Pregnancy often is associated with changes in sleep patterns, including shortened sleep, insomnia symptoms and poor sleep quality.
 

These disturbances can exacerbate the body's inflammatory responses and cause an overproduction of cytokines, which act as signal molecules that communicate among immune cells.

While cytokines are important for numerous pregnancy-related processes, excess cytokines can attack and destroy healthy cells and cause destruction of tissue in pregnant women, thereby inhibiting the ability to ward off disease.

For expectant mothers, excess cytokines also can disrupt spinal arteries leading to the placenta, cause vascular disease, lead to depression and cause pre-term birth.

The study is the first to evaluate all factors - inflammatory cytokines, depression and insomnia - and their possible combined effect on pregnant women.

The study examined nearly 170 women, both depressed and not depressed, at 20 weeks of pregnancy and analysed their sleep patterns and cytokine production levels over the course of 10 weeks (pregnancy-related physiological adaptations are in flux prior to 20 weeks).

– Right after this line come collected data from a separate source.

**src/verilog/timer_pkg.sv**
```systemverilog
// Purpose: Shared constants for the dual timer/counter block.
// Assumes: One 250 MHz system clock, special function register access.
// Notes:   Offsets are special function register addresses.
package timer_pkg;

  // ****************************************************************
  // Register addresses
  // ****************************************************************
  localparam logic [7:0] ADDR_RUN_FLAG    = 8'h88;
  localparam logic [7:0] ADDR_MODE        = 8'h89;
  localparam logic [7:0] ADDR_FIRST_LOW   = 8'h8A;
  localparam logic [7:0] ADDR_SECOND_LOW  = 8'h8B;
  localparam logic [7:0] ADDR_FIRST_HIGH  = 8'h8C;
  localparam logic [7:0] ADDR_SECOND_HIGH = 8'h8D;
  localparam logic [7:0] ADDR_DIVIDE      = 8'h8E;

  // ****************************************************************
  // Field positions
  // ****************************************************************
  localparam int BIT_SECOND_FLAG   = 7;
  localparam int BIT_SECOND_RUN    = 6;
  localparam int BIT_FIRST_FLAG    = 5;
  localparam int BIT_FIRST_RUN     = 4;
  localparam int BIT_SECOND_SOURCE = 6;
  localparam int BIT_SECOND_MODE_HI = 5;
  localparam int BIT_SECOND_MODE_LO = 4;
  localparam int BIT_FIRST_SOURCE  = 2;
  localparam int BIT_FIRST_MODE_HI = 1;
  localparam int BIT_FIRST_MODE_LO = 0;
  localparam int BIT_FIRST_DIV     = 0;
  localparam int BIT_SECOND_DIV    = 1;
  localparam int BIT_THIRD_DIV     = 2;

  // Writable bits of the mode register; bits 7 and 3 read as zero.
  localparam logic [7:0] MODE_WRITE_MASK = 8'h77;

  // ****************************************************************
  // Reset values
  // ****************************************************************
  localparam logic [7:0] COUNT_RESET  = 8'h00;
  localparam logic [7:0] MODE_RESET   = 8'h00;
  localparam logic [2:0] DIVIDE_RESET = 3'h0;
  localparam logic       BIT_RESET    = 1'b0;

  // ****************************************************************
  // Operating modes
  // ****************************************************************
  typedef logic [1:0] mode_t;
  localparam mode_t MODE_13BIT  = 2'h0;
  localparam mode_t MODE_16BIT  = 2'h1;
  localparam mode_t MODE_RELOAD = 2'h2;
  localparam mode_t MODE_SPLIT  = 2'h3;

  // ****************************************************************
  // Prescaler
  // ****************************************************************
  localparam int              PRESCALE_DIV   = 12;
  localparam int              PRESCALE_W     = 4;
  localparam logic [3:0]      PRESCALE_LAST  = 4'(PRESCALE_DIV - 1);
  localparam logic [3:0]      PRESCALE_RESET = 4'h0;

endpackage : timer_pkg

```
**src/verilog/fall_detect.sv**
```systemverilog
// Purpose: Synchronise a count pin and flag its high-to-low edges.
// Assumes: The pin is asynchronous to mclk.
// Notes:   The edge pulse lags the pin by two mclk edges.
`timescale 1ns/1ps
module fall_detect (
  input  wire logic mclk,
  input  wire logic rst,
  input  wire logic pin,
  output logic      fall
);

  logic sync1_reg, sync2_reg, prev_reg;
  logic sync1_next, sync2_next, prev_next;

  always_comb begin
    sync1_next = pin;
    sync2_next = sync1_reg;
    prev_next  = sync2_reg;
  end

  // Pin idles high, so reset to one to avoid a false edge.
  always_ff @(posedge mclk) begin
    if (rst) begin
      sync1_reg <= 1'b1;
      sync2_reg <= 1'b1;
      prev_reg  <= 1'b1;
    end else begin
      sync1_reg <= sync1_next;
      sync2_reg <= sync2_next;
      prev_reg  <= prev_next;
    end
  end

  // Only registered samples feed the edge, so one pulse counts once.
  assign fall = prev_reg & ~sync2_reg;

endmodule : fall_detect

```
**src/verilog/prescaler.sv**
```systemverilog
// Purpose: Divide the system clock by twelve as a one-cycle tick.
// Assumes: Free-running from reset release.
// Notes:   Tick is a registered pulse once every twelve cycles.
`timescale 1ns/1ps
module prescaler (
  input  wire logic mclk,
  input  wire logic rst,
  output logic      tick
);

  logic [timer_pkg::PRESCALE_W-1:0] count_reg, count_next;
  logic                             tick_reg, tick_next;

  always_comb begin
    if (count_reg == timer_pkg::PRESCALE_LAST) begin
      count_next = timer_pkg::PRESCALE_RESET;
    end else begin
      count_next = count_reg + 4'h1;
    end
    tick_next = (count_reg == timer_pkg::PRESCALE_LAST);
  end

  always_ff @(posedge mclk) begin
    if (rst) begin
      count_reg <= timer_pkg::PRESCALE_RESET;
      tick_reg  <= 1'b0;
    end else begin
      count_reg <= count_next;
      tick_reg  <= tick_next;
    end
  end

  assign tick = tick_reg;

endmodule : prescaler

```
**src/verilog/dual_timer_counter.sv**
```systemverilog
// Purpose: Two up-counting timer/counters behind special function regs.
// Assumes: Single mclk domain; count pins are asynchronous.
// Notes:   Read data appears one cycle after the read strobe.
//
// Contract
// - Each unit increments from internal clock or its external pin.
// - Counter operation adds exactly one per detected pin pulse.
// - A unit counts only while its run bit is one; in mode 3 the first unit's high byte follows the second run bit.
// - Timer source per unit is system clock or system clock over 12.
// - First unit has four modes, second unit three.
// - Mode fields: second at bits 5:4, first at 1:0.
// - Mode 0 is 13 bits: high byte plus low five bits.
// - Mode 1 is a full 16-bit counter.
// - Mode 2 counts low byte, reloads it from high byte on overflow.
// - Second unit in mode 3 stops and holds its counts.
// - First unit mode 3 splits into two 8-bit counters.
// - Source-select bit: zero timer, one external pin counter.
// - Overflow sets flag; interrupt vectoring clears it.
// - Divide-select bit zero picks over twelve, one picks undivided.
// - Setting run bit keeps count; counting resumes from held value.
// - A high-to-low pin transition is the counting event.
`timescale 1ns/1ps
module dual_timer_counter (
  input  wire logic       mclk,
  input  wire logic       rst,
  input  wire logic [7:0] sfr_addr,
  input  wire logic [7:0] sfr_wdata,
  input  wire logic       sfr_we,
  input  wire logic       sfr_re,
  input  wire logic       first_int_ack,
  input  wire logic       second_int_ack,
  input  wire logic       first_count_pin,
  input  wire logic       second_count_pin,
  output logic      [7:0] sfr_rdata,
  output logic            first_overflow_flag,
  output logic            second_overflow_flag
);

  // ****************************************************************
  // Helper functions
  // ****************************************************************
  function automatic logic sfr_hit(input logic [7:0] addr,
                                   input logic [7:0] target);
    sfr_hit = (addr == target);
  endfunction : sfr_hit

  // Returns {overflow, value} of one 8-bit increment step.
  function automatic logic [8:0] step8(input logic [7:0] v,
                                       input logic       inc);
    step8 = {1'b0, v} + {8'h00, inc};
  endfunction : step8

  // Returns {overflow, high, low} for modes 0, 1 and 2.
  function automatic logic [16:0] step16(input timer_pkg::mode_t mode,
                                         input logic [7:0] th,
                                         input logic [7:0] tl,
                                         input logic       inc);
    logic [5:0]  low5;
    logic [8:0]  high;
    logic [16:0] full;
    logic [8:0]  low8;
    low5 = {1'b0, tl[4:0]} + {5'h00, inc};
    high = {1'b0, th} + {8'h00, low5[5]};
    full = {1'b0, th, tl} + {16'h0000, inc};
    low8 = step8(tl, inc);
    case (mode)
      timer_pkg::MODE_13BIT: begin
        // Upper three low-byte bits do not take part in the count.
        step16 = {high[8], high[7:0], tl[7:5], low5[4:0]};
      end
      timer_pkg::MODE_16BIT: begin
        step16 = full;
      end
      timer_pkg::MODE_RELOAD: begin
        step16 = {low8[8], th, low8[8] ? th : low8[7:0]};
      end
      default: begin
        step16 = {1'b0, th, tl};
      end
    endcase
  endfunction : step16

  // ****************************************************************
  // State
  // ****************************************************************
  logic       first_run_reg,  first_run_next;
  logic       second_run_reg, second_run_next;
  logic       first_flag_reg, first_flag_next;
  logic       second_flag_reg, second_flag_next;
  logic [7:0] mode_reg,       mode_next;
  logic [2:0] divide_reg,     divide_next;
  logic [7:0] first_count_low_reg,   first_count_low_next;
  logic [7:0] first_count_high_reg,  first_count_high_next;
  logic [7:0] second_count_low_reg,  second_count_low_next;
  logic [7:0] second_count_high_reg, second_count_high_next;
  logic [7:0] rdata_reg,      rdata_next;

  // ****************************************************************
  // Count sources
  // ****************************************************************
  logic [1:0] pins;
  logic [1:0] fall;
  logic       tick12;

  assign pins = {second_count_pin, first_count_pin};

  generate
    for (genvar i = 0; i < 2; i++) begin : g_pin
      fall_detect u_fall (
        .mclk (mclk),
        .rst  (rst),
        .pin  (pins[i]),
        .fall (fall[i])
      );
    end
  endgenerate

  prescaler u_prescaler (
    .mclk (mclk),
    .rst  (rst),
    .tick (tick12)
  );

  timer_pkg::mode_t first_mode, second_mode;
  logic first_source, second_source;
  logic first_timer_tick, second_timer_tick;
  logic first_inc, second_inc, split_high_inc;
  logic wr_ctrl, wr_mode, wr_div, wr_f_low, wr_f_high, wr_s_low, wr_s_high;

  assign first_mode = {mode_reg[timer_pkg::BIT_FIRST_MODE_HI],
                       mode_reg[timer_pkg::BIT_FIRST_MODE_LO]};
  assign second_mode = {mode_reg[timer_pkg::BIT_SECOND_MODE_HI],
                        mode_reg[timer_pkg::BIT_SECOND_MODE_LO]};
  assign first_source  = mode_reg[timer_pkg::BIT_FIRST_SOURCE];
  assign second_source = mode_reg[timer_pkg::BIT_SECOND_SOURCE];

  // Divide bit one selects every cycle, zero the twelve-cycle tick.
  assign first_timer_tick  = divide_reg[timer_pkg::BIT_FIRST_DIV] |
                             tick12;
  assign second_timer_tick = divide_reg[timer_pkg::BIT_SECOND_DIV] |
                             tick12;

  // Source select: zero internal tick, one external pin edge.
  assign first_inc = first_run_reg &
                     (first_source ? fall[0] : first_timer_tick);
  assign second_inc = second_run_reg &
                      (second_source ? fall[1] : second_timer_tick);
  // Split high byte counts only internal ticks under the second run bit.
  assign split_high_inc = (first_mode == timer_pkg::MODE_SPLIT) &
                          second_run_reg & first_timer_tick;

  assign wr_ctrl   = sfr_we & sfr_hit(sfr_addr, timer_pkg::ADDR_RUN_FLAG);
  assign wr_mode   = sfr_we & sfr_hit(sfr_addr, timer_pkg::ADDR_MODE);
  assign wr_div    = sfr_we & sfr_hit(sfr_addr, timer_pkg::ADDR_DIVIDE);
  assign wr_f_low  = sfr_we & sfr_hit(sfr_addr, timer_pkg::ADDR_FIRST_LOW);
  assign wr_f_high = sfr_we & sfr_hit(sfr_addr, timer_pkg::ADDR_FIRST_HIGH);
  assign wr_s_low  = sfr_we & sfr_hit(sfr_addr, timer_pkg::ADDR_SECOND_LOW);
  assign wr_s_high = sfr_we & sfr_hit(sfr_addr, timer_pkg::ADDR_SECOND_HIGH);

  // ****************************************************************
  // Counters and flags
  // ****************************************************************
  logic        first_ovf, second_ovf, split_ovf;
  logic [16:0] first_step, second_step;
  logic [8:0]  split_low, split_high;

  always_comb begin
    first_step  = step16(first_mode, first_count_high_reg,
                         first_count_low_reg, first_inc);
    second_step = step16(second_mode, second_count_high_reg,
                         second_count_low_reg, second_inc);
    split_low   = step8(first_count_low_reg, first_inc);
    split_high  = step8(first_count_high_reg, split_high_inc);
    if (first_mode == timer_pkg::MODE_SPLIT) begin
      first_ovf             = split_low[8];
      split_ovf             = split_high[8];
      first_count_low_next  = split_low[7:0];
      first_count_high_next = split_high[7:0];
    end else begin
      first_ovf             = first_step[16];
      split_ovf             = 1'b0;
      first_count_high_next = first_step[15:8];
      first_count_low_next  = first_step[7:0];
    end
    // Second unit has no split mode: it simply holds there.
    if (second_mode == timer_pkg::MODE_SPLIT) begin
      second_ovf             = 1'b0;
      second_count_high_next = second_count_high_reg;
      second_count_low_next  = second_count_low_reg;
    end else begin
      second_ovf             = second_step[16];
      second_count_high_next = second_step[15:8];
      second_count_low_next  = second_step[7:0];
    end
    // A software write to a count byte takes precedence over counting.
    if (wr_f_low)  first_count_low_next   = sfr_wdata;
    if (wr_f_high) first_count_high_next  = sfr_wdata;
    if (wr_s_low)  second_count_low_next  = sfr_wdata;
    if (wr_s_high) second_count_high_next = sfr_wdata;
  end

  always_comb begin
    // Run bits change only by software; the run edge never clears counts.
    first_run_next  = wr_ctrl ? sfr_wdata[timer_pkg::BIT_FIRST_RUN]
                              : first_run_reg;
    second_run_next = wr_ctrl ? sfr_wdata[timer_pkg::BIT_SECOND_RUN]
                              : second_run_reg;
    // A hardware overflow wins over an acknowledge or a software clear.
    first_flag_next = first_ovf |
      (wr_ctrl ? sfr_wdata[timer_pkg::BIT_FIRST_FLAG]
               : first_flag_reg & ~first_int_ack);
    second_flag_next = second_ovf | split_ovf |
      (wr_ctrl ? sfr_wdata[timer_pkg::BIT_SECOND_FLAG]
               : second_flag_reg & ~second_int_ack);
    mode_next   = wr_mode ? (sfr_wdata & timer_pkg::MODE_WRITE_MASK)
                          : mode_reg;
    divide_next = wr_div ? sfr_wdata[2:0] : divide_reg;
  end

  // ****************************************************************
  // Read port
  // ****************************************************************
  always_comb begin
    rdata_next = rdata_reg;
    if (sfr_re) begin
      case (sfr_addr)
        timer_pkg::ADDR_RUN_FLAG: begin
          rdata_next = {second_flag_reg, second_run_reg,
                        first_flag_reg, first_run_reg, 4'h0};
        end
        timer_pkg::ADDR_MODE:        rdata_next = mode_reg;
        timer_pkg::ADDR_FIRST_LOW:   rdata_next = first_count_low_reg;
        timer_pkg::ADDR_SECOND_LOW:  rdata_next = second_count_low_reg;
        timer_pkg::ADDR_FIRST_HIGH:  rdata_next = first_count_high_reg;
        timer_pkg::ADDR_SECOND_HIGH: rdata_next = second_count_high_reg;
        timer_pkg::ADDR_DIVIDE:      rdata_next = {5'h00, divide_reg};
        default:                     rdata_next = 8'h00;
      endcase
    end
  end

  always_ff @(posedge mclk) begin
    if (rst) begin
      first_run_reg         <= timer_pkg::BIT_RESET;
      second_run_reg        <= timer_pkg::BIT_RESET;
      first_flag_reg        <= timer_pkg::BIT_RESET;
      second_flag_reg       <= timer_pkg::BIT_RESET;
      mode_reg              <= timer_pkg::MODE_RESET;
      divide_reg            <= timer_pkg::DIVIDE_RESET;
      first_count_low_reg   <= timer_pkg::COUNT_RESET;
      first_count_high_reg  <= timer_pkg::COUNT_RESET;
      second_count_low_reg  <= timer_pkg::COUNT_RESET;
      second_count_high_reg <= timer_pkg::COUNT_RESET;
      rdata_reg             <= timer_pkg::COUNT_RESET;
    end else begin
      first_run_reg         <= first_run_next;
      second_run_reg        <= second_run_next;
      first_flag_reg        <= first_flag_next;
      second_flag_reg       <= second_flag_next;
      mode_reg              <= mode_next;
      divide_reg            <= divide_next;
      first_count_low_reg   <= first_count_low_next;
      first_count_high_reg  <= first_count_high_next;
      second_count_low_reg  <= second_count_low_next;
      second_count_high_reg <= second_count_high_next;
      rdata_reg             <= rdata_next;
    end
  end

  assign sfr_rdata            = rdata_reg;
  assign first_overflow_flag  = first_flag_reg;
  assign second_overflow_flag = second_flag_reg;

  logic first_quiet, second_quiet;
  assign first_quiet  = !wr_f_low && !wr_f_high && !wr_mode && !wr_ctrl;
  assign second_quiet = !wr_s_low && !wr_s_high && !wr_mode && !wr_ctrl;
endmodule : dual_timer_counter

```
**config.mk**
```make
export PLATFORM = sky130hd
export DESIGN_NAME = dual_timer_counter
export DESIGN_NICKNAME = d
export VERILOG_FILES = /design/src/verilog/timer_pkg.sv /design/src/verilog/fall_detect.sv /design/src/verilog/prescaler.sv /design/src/verilog/dual_timer_counter.sv
export SDC_FILE = /design/constraint.sdc
export NUM_CORES = 1
export LEC_CHECK = 0
export BUFFER_PORTS_ARGS = -buffer_cell sky130_fd_sc_hd__buf_2
export CORE_MARGIN = 2
export CORE_UTILIZATION = 56
export CTS_CLUSTER_SIZE = 8
export DETAILED_ROUTE_END_ITERATION = 8
export HOLD_SLACK_MARGIN = 0.03
export PLACE_DENSITY = 0.78
export RECOVER_POWER = 50
export SLEW_MARGIN = 20
export SYNTH_ARGS = -nofsm -noshare
export SYNTH_HDL_FRONTEND = slang
export SYNTH_SLANG_ARGS = --single-unit
```
**constraint.sdc**
```tcl
create_clock -name mclk -period 2.7 [get_ports mclk]
set_input_delay 0.54 -clock mclk [delete_from_list [all_inputs] [get_ports mclk]]
set_output_delay 0.54 -clock mclk [all_outputs]
set_load 0.05 [all_outputs]
```
==> impl_metrics.env <==
export IMPL_multi_input_area_sq_um=3240
export IMPL_initial_core_util=0.579
export IMPL_p_leak_nw=1.93
export IMPL_cts_buffer_depth=2
export IMPL_syn_area_sq_um=4780
export IMPL_diodes=0
export IMPL_status="completed"
export IMPL_cts_tree="yes"
export IMPL_hpwl_microns=12000
export IMPL_hp_class="input pin to flip-flop"
export IMPL_synth_seq_cells=64
export IMPL_p_per_area_nw_per_um2=393
export IMPL_vias_per_cell=6.98
export IMPL_n_fill_cell=758
export IMPL_drive_gt1_frac=0.127
export IMPL_antenna_found_initial=0
export IMPL_dp_cells=741
export IMPL_path_cells="nor2_1 > o21ai_0 > and2_1 > ha_1 > nand2_1 > nor2_2 > ha_4 > buf_4 > nand3_1 > xnor2_1 > a221o_1 > a31o_1"
export IMPL_h_tree_depth=3
export IMPL_netlist_top_cells_area="dfxtp_1, ha_1, nand2_1, nor2_1, nand3_1"
export IMPL_pin_count=34
export IMPL_area_delta_synth_final_pct=10.4
export IMPL_slowest_delay_ns=0.38
export IMPL_grt_max_degree=43
export IMPL_cts_sinks=64
export IMPL_wirelength_microns=16200
export IMPL_crit_type="flip-flop to flip-flop"
export IMPL_grt_overflow=0
export IMPL_dieHeight_microns=96.4
export IMPL_drt_pre_antenna_iters=5
export IMPL_root_buffer="clkbuf_8"
export IMPL_crit_arrival_ns=2.85
export IMPL_routedWlPerCell_microns=21.3
export IMPL_vias=5301
export IMPL_crit_slowest_cell="a221o_1"
export IMPL_grt_pass1_wl_microns=25100
export IMPL_yosys_cell_types_count=77
export IMPL_synth_top_area_frac=0.268
export IMPL_post_route_min_period_ns=2.59
export IMPL_end_kind="flip-flop"
export IMPL_hold_buffers=0
export IMPL_yosysMostFrequentCell="dfxtp_1"
export IMPL_synth_edf_count=0
export IMPL_finalCritPeriodShare=0.960
export IMPL_crit_required_ns=2.95
export IMPL_port_buffers=33
export IMPL_fin_nets=693
export IMPL_slew_violations=0
export IMPL_synth_flop_cell="dfxtp_1"
export IMPL_path_clk_slew_ns=0.08
export IMPL_netlist_instances=628
export IMPL_hold_violations=0
export IMPL_synth_commonest_cells="dfxtp_1, nand2_1, nor2_1"
export IMPL_synth_largest_area_cell="dfxtp_1"
export IMPL_yosys_warnings=0
export IMPL_drtIter0Drc=631
export IMPL_slew_headroom=0.451
export IMPL_skew_ns=0.0123
export IMPL_async_flop_share=0
export IMPL_detail_route_antenna_nets=0
export IMPL_fmax_mhz=386
export IMPL_seqCellArea_sq_um=1280
export IMPL_std_cell_rows=33
export IMPL_cts_buffers=9
export IMPL_crit_path_start_kind="flip-flop"
export IMPL_ir_drop_mv=0.391
export IMPL_synth_nets=672
export IMPL_die_area_sq_um=9290
export IMPL_grt_usage=0.358
export IMPL_instances_no_fill=759
export IMPL_setup_viol=0
export IMPL_coreArea_sq_um=8260
export IMPL_routabilityCongestion=0.969
export IMPL_drv_cap=0
export IMPL_post_route_util=0.640
export IMPL_grt_pass1_vias=4836
export IMPL_hold_slack_ns=0.367
export IMPL_avgSynthCellArea_sq_um=7.61
export IMPL_die_w_microns=96.4
export IMPL_worst_pin_slew_ns=0.824
export IMPL_clock_latency_ns=0.36
export IMPL_critical_path_peak_fanout=6
export IMPL_drc=0
export IMPL_ys_seq_area_frac=0.268
## critical path: cells and delay by family, from the launching register on
| family | cells | cell delay (ns) |
|---|---|---|
| buffers and inverters | 1 | 0.12 |
| AND/OR/NAND/NOR | 5 | 0.68 |
| AO/OA/AOI/OAI | 3 | 0.79 |
| adder cells (fa/ha/maj) | 2 | 0.38 |
| flip-flops | 1 | 0.37 |
| XOR/XNOR | 1 | 0.16 |
## final timing paths
kind / startpoint / end / slack [ns] / depth (start not counted)
worst max-delay path: divide_reg[0] / first_count_high_reg[3] / 0.11 / 12
worst min-delay path: second_count_pin / g_pin[1].u_fall.sync1_reg / 0.37 / 2
worst max register to register: divide_reg[0] / first_count_high_reg[3] / 0.11 / 12
worst min register to register: g_pin[1].u_fall.sync1_reg / g_pin[1].u_fall.prev_next / 0.42 / 1
## repair_timing
action | in CTS | in global routing
setup buffers | 0 | 2
gates resized for setup | 0 | 5
endpoints found under the hold margin | 0 | 0
setup endpoints to repair | 0 | 9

Researchers found women with depression and poor sleep are at greatest risk for adverse birth-related outcomes. Cytokine levels may be one biological pathway through which this is accomplished, particularly with regard to preterm birth.

Any shift in immunity, such as poor sleep and/or depression, could set the stage for increased risk for adverse outcomes, they said.

The study found that at 20 weeks, depressed pregnant women have higher levels of inflammatory cytokines compared to non-depressed women.

However, at 30 weeks of pregnancy, differences in cytokines among depressed and non-depressed women were negligible, likely because as pregnancy progresses, levels of cytokines normally increase.

The study was published in the journal Psychosomatic Medicine.